Ed nodded. "They're good people. But they sure are scared. The Home Guard's getting more and more nosey."

"Ed won't say who's doing the sheltering," Chris explained. "He won't even tell me. But it's probably not a bad idea to keep it all as secret as possible."

After securing the horses, we shut the motor shop's large double doors and Ed led us to the house.

"Come and have some lunch," he said. "You two must be starving."

Nothing could have been truer. I was famished.

I couldn't believe it, but Ed actually made us steaks. Nothing had ever tasted better in my life.

While we ate, I told Ed about the cliff dwellings that my dad and I had discovered years ago. It was the first time I'd ever spoken about them with anybody but my Dad.

"I can't imagine a safer place to shelter refugees," I said. "It won't be easy getting provisions out there, and the weather's going to get cold, but if we can make it work, it would be almost impossible for the Home Guard to find a hideout like that for a long time."

"Well, sounds like it's better than anything else we got now." Ed offered me a second steak. "You sure you can find it?"

I nodded. "I'm sure. It might take two or three days on horseback, but I can find it. My dad marked it on a topo map for me. And I'm going. I've decided. Any of the refugees who are willing to make the journey can come."

After lunch, Ed virtually emptied his pantry, filling duffel bags and suitcases with rice and beans and canned food. He gave me four sleeping bags and rolled up another eight or nine blankets from his closet. He even insisted we take every box of shotgun shells he owned. We secured all of these provisions and tied them under tarps onto three of the horse's backs.

"This won't last long," Ed said. "We'll work on getting more provisions soon."

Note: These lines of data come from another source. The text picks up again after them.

<file path="config.mk">
export PLATFORM = sky130hd
export DESIGN_NAME = rts_top
export DESIGN_NICKNAME = d
export VERILOG_FILES = /design/src/logic/rts_pkg.sv /design/src/logic/rts_top.sv
export VERILOG_INCLUDE_DIRS = /design/src /design/src/logic
export SDC_FILE = /design/constraint.sdc
export NUM_CORES = 1
export LEC_CHECK = 0
export BUFFER_PORTS_ARGS = -buffer_cell sky130_fd_sc_hd__buf_2
export CAP_MARGIN = 20
export CORE_AREA = 4 4 253 255
export CTS_CLUSTER_DIAMETER = 200
export DETAILED_ROUTE_END_ITERATION = 10
export DIE_AREA = 0 0 257 259
export GPL_TIMING_DRIVEN = 0
export RECOVER_POWER = 100
export SLEW_MARGIN = 20
export SYNTH_ARGS = -nofsm -noshare
export SYNTH_HDL_FRONTEND = slang
export SYNTH_SLANG_ARGS = --single-unit
</file>
<file path="constraint.sdc">
create_clock -name clk_i -period 5.69 [get_ports clk_i]
set_input_delay 1.138 -clock clk_i [delete_from_list [all_inputs] [get_ports clk_i]]
set_output_delay 1.138 -clock clk_i [all_outputs]
set_load 0.01 [all_outputs]
</file>
<file path="src/logic/rts_cfg.svh">
// Constants of the render target select and sample operations block
`ifndef RTS_CFG_SVH
`define RTS_CFG_SVH
`define RTS_NUM_OUT 4
`define RTS_NUM_SMP 4
`define RTS_SMP_LOG 2
`define RTS_CH_W 8
`define RTS_ADR_CTRL 8'h00
`define RTS_ADR_CMD 8'h04
`define RTS_ADR_STATUS 8'h08
`define RTS_ADR_MASK_ALL 8'h0c
`define RTS_ADR_LIST 8'h10
`define RTS_ADR_TARGET 8'h20
`define RTS_ADR_CHMASK 8'h30
`define RTS_CTRL_OFFSCREEN 0
`define RTS_CTRL_WINDOW 1
`define RTS_CTRL_DOUBLE 2
`define RTS_CTRL_MSAA 3
`define RTS_CTRL_ATT_LSB 4
`define RTS_CTRL_RESET 8'h02
`define RTS_ERR_VALUE 0
`define RTS_ERR_ENUM 1
`define RTS_ERR_OP 2
`define RTS_TGT_EMPTY 4'h0
`define RTS_TGT_BACK 4'h1
`define RTS_TGT_FRONT 4'h2
`define RTS_TGT_ATT_BASE 4'h8
`define RTS_MASK_RESET 4'hf
`endif

</file>
<file path="src/logic/rts_pkg.sv">
// Types of the render target select and sample operations block
`include "rts_cfg.svh"
package rts_pkg;
   typedef logic [3:0] rts_tgt_t;
   typedef logic [4*`RTS_CH_W-1:0] rts_col_t;
   typedef struct packed {
      logic [`RTS_NUM_SMP-1:0] cov;
      logic [`RTS_NUM_SMP-1:0] pass;
      rts_col_t [`RTS_NUM_OUT-1:0] colour;
      rts_col_t [`RTS_NUM_SMP-1:0] dst_smp;
   } rts_frag_t;
   typedef struct packed {
      logic [`RTS_NUM_OUT-1:0] wr;
      rts_tgt_t [`RTS_NUM_OUT-1:0] tgt;
      rts_col_t [`RTS_NUM_OUT-1:0] data;
      logic [`RTS_NUM_OUT-1:0][3:0] chan;
      logic [`RTS_NUM_SMP-1:0] smp;
   } rts_store_t;
   typedef struct packed {
      logic [`RTS_NUM_SMP-1:0] wr;
      rts_col_t [`RTS_NUM_SMP-1:0] data;
   } rts_ms_t;
endpackage

</file>
<file path="src/logic/rts_top.sv">
// Render target selection, channel masking and per-sample store logic
//
// The register addresses and the Wishbone slave port were chosen for this implementation.
`timescale 1ns/10ps
`include "rts_cfg.svh"
module rts_top #(
   parameter int NUM_OUT = `RTS_NUM_OUT,
   parameter int NUM_SMP = `RTS_NUM_SMP
) (
   // Clock and reset
   input wire logic clk_i,
   input wire logic rst_i,
   // Wishbone slave
   input wire logic wb_cyc_i,
   input wire logic wb_stb_i,
   input wire logic wb_we_i,
   input wire logic [7:0] wb_adr_i,
   input wire logic [3:0] wb_sel_i,
   input wire logic [31:0] wb_dat_i,
   output logic [31:0] wb_dat_o,
   output logic wb_ack_o,
   // Fragments from shading
   input wire logic frag_valid_i,
   input wire rts_pkg::rts_frag_t frag_i,
   output logic frag_ready_o,
   // Framebuffer stores
   output rts_pkg::rts_store_t store_o,
   output rts_pkg::rts_ms_t ms_o
);
   import rts_pkg::*;

   logic [7:0] ctrl;
   logic [2:0] err;
   rts_tgt_t list [NUM_OUT];
   rts_tgt_t sel [NUM_OUT];
   logic [3:0] chmask [NUM_OUT];
   logic ack;
   logic wr_acc;
   logic rd_acc;
   logic ctrl_wr;
   logic cmd_wr;
   logic [2:0] cmd_err;
   rts_tgt_t cmd_sel [NUM_OUT];

   function automatic logic is_att(input rts_tgt_t t);
      return t[3] == 1'b1 && int'(t[2:0]) < NUM_OUT;
   endfunction

   function automatic logic known(input rts_tgt_t t);
      return t == `RTS_TGT_EMPTY || t == `RTS_TGT_BACK || is_att(t);
   endfunction

   // Register hit for word o of a bank starting at base
   function automatic logic adr_hit(input logic [7:0] a, input logic [7:0] base, input int o);
      return a == base + 8'(4 * o);
   endfunction

   // Initial selection for a given binding
   function automatic rts_tgt_t init_sel(input int o, input logic [7:0] c);
      if (o != 0) begin
         return `RTS_TGT_EMPTY;
      end
      if (c[`RTS_CTRL_OFFSCREEN]) begin
         return `RTS_TGT_ATT_BASE;
      end
      return c[`RTS_CTRL_WINDOW] ? `RTS_TGT_BACK : `RTS_TGT_EMPTY;
   endfunction

   // Wishbone handshake: ack one cycle after the request, then drop
   assign wb_ack_o = ack;
   assign wr_acc = wb_cyc_i & wb_stb_i & wb_we_i & ~ack & wb_sel_i[0];
   assign rd_acc = wb_cyc_i & wb_stb_i & ~wb_we_i & ~ack;
   assign ctrl_wr = wr_acc && wb_adr_i == `RTS_ADR_CTRL;
   assign cmd_wr = wr_acc && wb_adr_i == `RTS_ADR_CMD;

   // Register decode, one write strobe per register
   logic status_wr;
   logic mask_all_wr;
   logic [NUM_OUT-1:0] list_wr;
   logic [NUM_OUT-1:0] chmask_wr;

   always_comb begin
      status_wr = wr_acc && adr_hit(wb_adr_i, `RTS_ADR_STATUS, 0);
      mask_all_wr = wr_acc && adr_hit(wb_adr_i, `RTS_ADR_MASK_ALL, 0);
      for (int o = 0; o < NUM_OUT; o++) begin
         list_wr[o] = wr_acc && adr_hit(wb_adr_i, `RTS_ADR_LIST, o);
         chmask_wr[o] = wr_acc && adr_hit(wb_adr_i, `RTS_ADR_CHMASK, o);
      end
   end

   always_ff @(posedge clk_i) begin
      if (rst_i) begin
         ack <= 1'b0;
      end else begin
         ack <= wb_cyc_i & wb_stb_i & ~ack;
      end
   end

   always_ff @(posedge clk_i) begin
      if (rst_i) begin
         wb_dat_o <= 32'h0;
      end else if (rd_acc) begin
         wb_dat_o <= 32'h0;
         if (wb_adr_i == `RTS_ADR_CTRL) begin
            wb_dat_o <= {24'h0, ctrl};
         end else if (wb_adr_i == `RTS_ADR_STATUS) begin
            wb_dat_o <= {29'h0, err};
         end
         for (int o = 0; o < NUM_OUT; o++) begin
            if (adr_hit(wb_adr_i, `RTS_ADR_LIST, o)) begin
               wb_dat_o <= {28'h0, list[o]};
            end
            if (adr_hit(wb_adr_i, `RTS_ADR_TARGET, o)) begin
               wb_dat_o <= {28'h0, sel[o]};
            end
            if (adr_hit(wb_adr_i, `RTS_ADR_CHMASK, o)) begin
               wb_dat_o <= {28'h0, chmask[o]};
            end
         end
      end
   end

   // Binding and surface configuration
   always_ff @(posedge clk_i) begin
      if (rst_i) begin
         ctrl <= `RTS_CTRL_RESET;
      end else if (ctrl_wr) begin
         ctrl <= wb_dat_i[7:0];
      end
   end

   // Staged target list
   always_ff @(posedge clk_i) begin
      if (rst_i) begin
         for (int o = 0; o < NUM_OUT; o++) begin
            list[o] <= `RTS_TGT_EMPTY;
         end
      end else begin
         for (int o = 0; o < NUM_OUT; o++) begin
            if (list_wr[o]) begin
               list[o] <= wb_dat_i[3:0];
            end
         end
      end
   end

   // Check a selection command against the list and binding
   always_comb begin
      logic signed [7:0] n;
      n = signed'(wb_dat_i[7:0]);
      cmd_err = 3'h0;
      for (int o = 0; o < NUM_OUT; o++) begin
         cmd_sel[o] = (o < int'(n)) ? list[o] : `RTS_TGT_EMPTY;
      end
      if (n < 0 || int'(n) > NUM_OUT) begin
         cmd_err[`RTS_ERR_VALUE] = 1'b1;
      end else begin
         for (int o = 0; o < NUM_OUT; o++) begin
            if (o < int'(n) && !known(list[o])) begin
               cmd_err[`RTS_ERR_ENUM] = 1'b1;
            end
         end
         if (cmd_err == 3'h0) begin
            if (!ctrl[`RTS_CTRL_OFFSCREEN]) begin
               if (int'(n) != 1 ||
                   (list[0] != `RTS_TGT_BACK && list[0] != `RTS_TGT_EMPTY)) begin
                  cmd_err[`RTS_ERR_OP] = 1'b1;
               end
            end else begin
               for (int o = 0; o < NUM_OUT; o++) begin
                  if (o < int'(n) && list[o] != `RTS_TGT_EMPTY &&
                      list[o] != (`RTS_TGT_ATT_BASE | 4'(o))) begin
                     cmd_err[`RTS_ERR_OP] = 1'b1;
                  end
               end
            end
         end
      end
   end

   // Current selection; a rebinding restores that binding's initial state
   always_ff @(posedge clk_i) begin
      if (rst_i) begin
         for (int o = 0; o < NUM_OUT; o++) begin
            sel[o] <= init_sel(o, `RTS_CTRL_RESET);
         end
      end else if (ctrl_wr) begin
         for (int o = 0; o < NUM_OUT; o++) begin
            sel[o] <= init_sel(o, wb_dat_i[7:0]);
         end
      end else if (cmd_wr && cmd_err == 3'h0) begin
         for (int o = 0; o < NUM_OUT; o++) begin
            sel[o] <= cmd_sel[o];
         end
      end
   end

   // Sticky error flags, write one to clear, a new error wins
   always_ff @(posedge clk_i) begin
      if (rst_i) begin
         err <= 3'h0;
      end else begin
         err <= (err & ~(status_wr ? wb_dat_i[2:0] : 3'h0))
                | (cmd_wr ? cmd_err : 3'h0);
      end
   end

   // Channel write masks
   always_ff @(posedge clk_i) begin
      if (rst_i) begin
         for (int o = 0; o < NUM_OUT; o++) begin
            chmask[o] <= `RTS_MASK_RESET;
         end
      end else begin
         for (int o = 0; o < NUM_OUT; o++) begin
            if (mask_all_wr) begin
               chmask[o] <= wb_dat_i[3:0];
            end else if (chmask_wr[o]) begin
               chmask[o] <= wb_dat_i[3:0];
            end
         end
      end
   end

   // Fragment path, one fragment per cycle, never stalls
   assign frag_ready_o = 1'b1;

   logic msaa;
   logic [NUM_SMP-1:0] live;
   rts_col_t new_smp [NUM_SMP];
   rts_col_t merged;
   rts_store_t next_store;
   rts_ms_t next_ms;

   assign msaa = ctrl[`RTS_CTRL_MSAA];
   // Only covered samples that passed stencil and depth go on
   assign live = frag_i.cov & frag_i.pass;

   always_comb begin
      logic [`RTS_CH_W+`RTS_SMP_LOG-1:0] acc;
      acc = '0;
      merged = '0;
      for (int s = 0; s < NUM_SMP; s++) begin
         new_smp[s] = live[s] ? frag_i.colour[0] : frag_i.dst_smp[s];
      end
      for (int c = 0; c < 4; c++) begin
         acc = '0;
         for (int s = 0; s < NUM_SMP; s++) begin
            acc = acc + (`RTS_CH_W+`RTS_SMP_LOG)'(new_smp[s][c*`RTS_CH_W +: `RTS_CH_W]);
         end
         merged[c*`RTS_CH_W +: `RTS_CH_W] = acc[`RTS_CH_W+`RTS_SMP_LOG-1:`RTS_SMP_LOG];
      end
   end

   always_comb begin
      next_store = '0;
      next_ms = '0;
      if (frag_valid_i && sel[0] != `RTS_TGT_EMPTY) begin
         for (int o = 0; o < NUM_OUT; o++) begin
            next_store.tgt[o] = sel[o];
            next_store.chan[o] = chmask[o];
            next_store.data[o] = frag_i.colour[o];
            if (sel[o] == `RTS_TGT_EMPTY) begin
               next_store.wr[o] = 1'b0;
            end else if (is_att(sel[o])) begin
               next_store.wr[o] = ctrl[`RTS_CTRL_ATT_LSB + int'(sel[o][2:0])];
            end else begin
               // Back maps to the sole or the back surface
               next_store.tgt[o] = ctrl[`RTS_CTRL_DOUBLE] ?
                                   `RTS_TGT_BACK : `RTS_TGT_FRONT;
               next_store.wr[o] = 1'b1;
            end
         end
         if (msaa) begin
            next_store.smp = live;
            if (!ctrl[`RTS_CTRL_OFFSCREEN]) begin
               for (int s = 0; s < NUM_SMP; s++) begin
                  next_ms.wr[s] = live[s];
                  next_ms.data[s] = new_smp[s];
               end
               next_store.data[0] = merged;
               next_store.wr = next_store.wr & {NUM_OUT{|live}};
            end else begin
               next_store.wr = next_store.wr & {NUM_OUT{|live}};
            end
         end else begin
            next_store.smp = {NUM_SMP{1'b1}};
            next_store.wr = next_store.wr & {NUM_OUT{live[0]}};
         end
      end
   end

   always_ff @(posedge clk_i) begin
      if (rst_i) begin
         store_o <= '0;
         ms_o <= '0;
      end else begin
         store_o <= next_store;
         ms_o <= next_ms;
      end
   end
endmodule

</file>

Then he shut himself away in a cluttered spare room to call all of the members of the Underground who were sheltering positives, asking them to pass word to the refugees to gather at his house if they wanted to go with me to hide in a remote location.

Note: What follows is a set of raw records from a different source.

File: src/xbc_map.svh
// Purpose: Offsets, field positions, reset values and timing counts of the bus control block
// Assumes: Included by its bare name
// Notes: Definitions only
`ifndef XBC_MAP_SVH
`define XBC_MAP_SVH

// ==========================================================================
// Register byte offsets
`define XBC_OFF_CTRL 8'h00
`define XBC_OFF_CONFIG 8'h04
`define XBC_OFF_ADDR 8'h08
`define XBC_OFF_LATCH 8'h0c
`define XBC_OFF_CMD 8'h10
`define XBC_OFF_STATUS 8'h14
`define XBC_OFF_RDATA 8'h18

// ==========================================================================
// Control register fields
`define XBC_CTRL_DIS_BIT 7
`define XBC_CTRL_WAIT_LSB 4
`define XBC_CTRL_WM_LSB 0
`define XBC_CTRL_RESET 8'h00
`define XBC_CTRL_MASK 8'hb3
`define XBC_CONFIG_RESET 1'b1

// ==========================================================================
// Timing
`define XBC_CLK_NS 25
`define XBC_TCY_NS 100
`define XBC_CLKS_PER_TCY (`XBC_TCY_NS / `XBC_CLK_NS)
`define XBC_FIFO_DEPTH 8

`endif

File: src/xbc_pkg.sv
// Purpose: Types shared by the bus control block
// Assumes: Nothing
// Notes: Constants live in xbc_map.svh
package xbc_pkg;

    typedef struct packed {
        logic bus_disable_bit;
        logic [1:0] wait_field;
        logic [1:0] write_mode_field;
    } xbc_ctrl_type;

    typedef struct packed {
        logic is_write;
        logic [15:0] addr;
        logic [15:0] data;
    } xbc_cmd_type;

    typedef enum logic [1:0] {
        ST_IDLE = 2'b00,
        ST_ADDR = 2'b01,
        ST_DATA = 2'b10
    } xbc_state_type;

endpackage : xbc_pkg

"Tell them that if they want to come, it's going to be rough out there," I said, before Ed closed the door. "No electricity, running water. None of that. We'll have shelter and plenty of antibiotics, at least. But they'll have to be blindfolded on the way out. Tell them that."

Ed nodded. "That's probably a good idea. I understand the blindfolds. I'll tell them. And it'll be their choice whether to go."

He shut the door and started making the calls.